The peaceful Ju/’hoansi, who live in the northeastern Namibian town of Tsumkwe, may be getting closer to a settlement with the Herero who invaded their lands last year, according to a recent news report. The Legal Assistance Centre (LAC), which is representing the San people in their dispute with the invaders, has issued a deadline of August 9 for the 300 Herero farmers to reach an agreement with the Ju/’hoansi traditional chief—and then to move out of the Ju/’hoansi territory and back to Gam where they came from.
The Herero people, claiming last May that their flocks were threatened by a poisonous weed growing near their community, cut the sanitary fence that surrounds the Nyae Nyae Conservancy, a territory declared by Namibia to be subject to the management and decisions of the traditional Ju/’hoansi chief.

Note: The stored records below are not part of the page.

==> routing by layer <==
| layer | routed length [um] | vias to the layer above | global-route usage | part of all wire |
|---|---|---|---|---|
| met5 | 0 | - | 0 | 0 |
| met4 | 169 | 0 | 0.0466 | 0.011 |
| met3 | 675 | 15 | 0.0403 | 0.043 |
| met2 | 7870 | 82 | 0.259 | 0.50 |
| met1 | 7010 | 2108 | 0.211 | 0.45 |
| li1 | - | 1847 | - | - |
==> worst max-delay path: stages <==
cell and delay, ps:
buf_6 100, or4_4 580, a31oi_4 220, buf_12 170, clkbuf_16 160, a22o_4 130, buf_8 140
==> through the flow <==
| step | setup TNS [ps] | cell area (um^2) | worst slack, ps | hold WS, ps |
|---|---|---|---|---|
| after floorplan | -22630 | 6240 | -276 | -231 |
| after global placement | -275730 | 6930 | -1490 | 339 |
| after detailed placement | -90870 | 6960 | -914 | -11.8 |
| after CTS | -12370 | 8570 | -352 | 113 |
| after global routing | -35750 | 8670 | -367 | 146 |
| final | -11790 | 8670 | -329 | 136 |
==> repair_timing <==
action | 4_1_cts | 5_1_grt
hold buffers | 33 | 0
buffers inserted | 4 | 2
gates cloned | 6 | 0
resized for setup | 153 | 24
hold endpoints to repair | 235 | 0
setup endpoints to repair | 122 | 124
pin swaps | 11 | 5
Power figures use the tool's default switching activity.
===== config.mk =====
export PLATFORM = sky130hd
export DESIGN_NAME = idu
export DESIGN_NICKNAME = d
export VERILOG_FILES = /design/src/common/rv_csr_pkg.sv /design/src/common/rv_isa_pkg.sv /design/src/rtl/idu.sv
export VERILOG_INCLUDE_DIRS = /design/src /design/src/common
export SDC_FILE = /design/constraint.sdc
export NUM_CORES = 1
export LEC_CHECK = 0
export ABC_CLOCK_PERIOD_IN_PS = 2800
export BUFFER_PORTS_ARGS = -buffer_cell sky130_fd_sc_hd__buf_2
export CAP_MARGIN = 0
export CORE_AREA = 2 2 152 154
export CTS_BUF_LIST = sky130_fd_sc_hd__clkbuf_8 sky130_fd_sc_hd__clkbuf_16
export DETAILED_ROUTE_END_ITERATION = 6
export DIE_AREA = 0 0 154 156
export GPL_ROUTABILITY_DRIVEN = 0
export SYNTH_ARGS = -nofsm -noshare
export SYNTH_HDL_FRONTEND = slang
export SYNTH_SLANG_ARGS = --single-unit

===== constraint.sdc =====
create_clock -name clk -period 2.8 [get_ports clk]
set_input_delay 0.14 -clock clk [delete_from_list [all_inputs] [get_ports clk]]
set_output_delay 0.14 -clock clk [all_outputs]
set_load 0.005 [all_outputs]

The fence was erected by Namibia because the foot and mouth disease may still persist among wild animals in the conservancy.
When Herero invaders cut the veterinary fence and entered with their cattle, starting last May, the government of Namibia hastily rounded up all the animals and quarantined them, since they might have come in contact with infected wildlife. The economy of the nation would suffer if an outbreak of foot and mouth disease occurred in their livestock. The Herero protested, but about 300 of them stayed on in Tsumkwe, in the conservancy, without their cattle. The Ju/’hoansi have since been trying to deal, peacefully, with the invaders in an attempt to persuade them to leave—but so far without success.
Lesle Jansen, a legal consultant for the LAC, has told the Herero settlers that they were violating the laws of the town, which prohibit animal husbandry. Herero donkeys, horses and other domestic animals pose problems for the Ju/’hoansi.
Near the end of June, the invaders and the Ju/’hoan people apparently attended a meeting to discuss the issue. The Herero asked the Ju/’hoansi chief to reconsider and allow the Gam people to stay in their town. Chief Bobo, the traditional ruler of the town, replied that his people “are not happy.” They would not reconsider. He went on to say, “you cut the fence and came into my area. You cut the property of the Government and move[d] in. This will not be accepted or allowed at this stage.”
An elderly Herero man reportedly answered, “What will you have us do? Return to Gam to die?” The chief told him that they needed to obey the laws of their country, which do not allow them to move into Tsumkwe like that. “I as a San person respect that law. Why will you not respect that law?” he told him. According to Namibian law—the Traditional Authorities Act 25 of 2000, and the Communal Land Reform Act 5 of 2002—the traditional chief has the sole authority to determine the right to residency in the Nyae Nyae Conservancy.
One conservationist, who is not named in the news account, expressed the opinion that the farmers from Gam “have no respect for the San Traditional Authority” and that the Ju/’hoansi have a “peace-loving community,” which the Gam farmers try to “threaten and intimidate.”
Other observers, cited by the news article but also not named, contend that the Ju/’hoansi have had to live with intimidations, threats, illegal hunting, and even violence at the hands of the invaders, just as a news report in May, on the first anniversary of the invasion, had alleged. The deputy Prime Minister of Namibia visited Tsumkwe in June and suggested that the invaders were overusing the water and sanitation facilities of the community, and he too urged them to return to their homes in the Gam area.
It is hard to be sure, but it appears as if the crisis for the Ju/’hoansi may be moving toward a resolution, though likely a peaceful one if they have their way.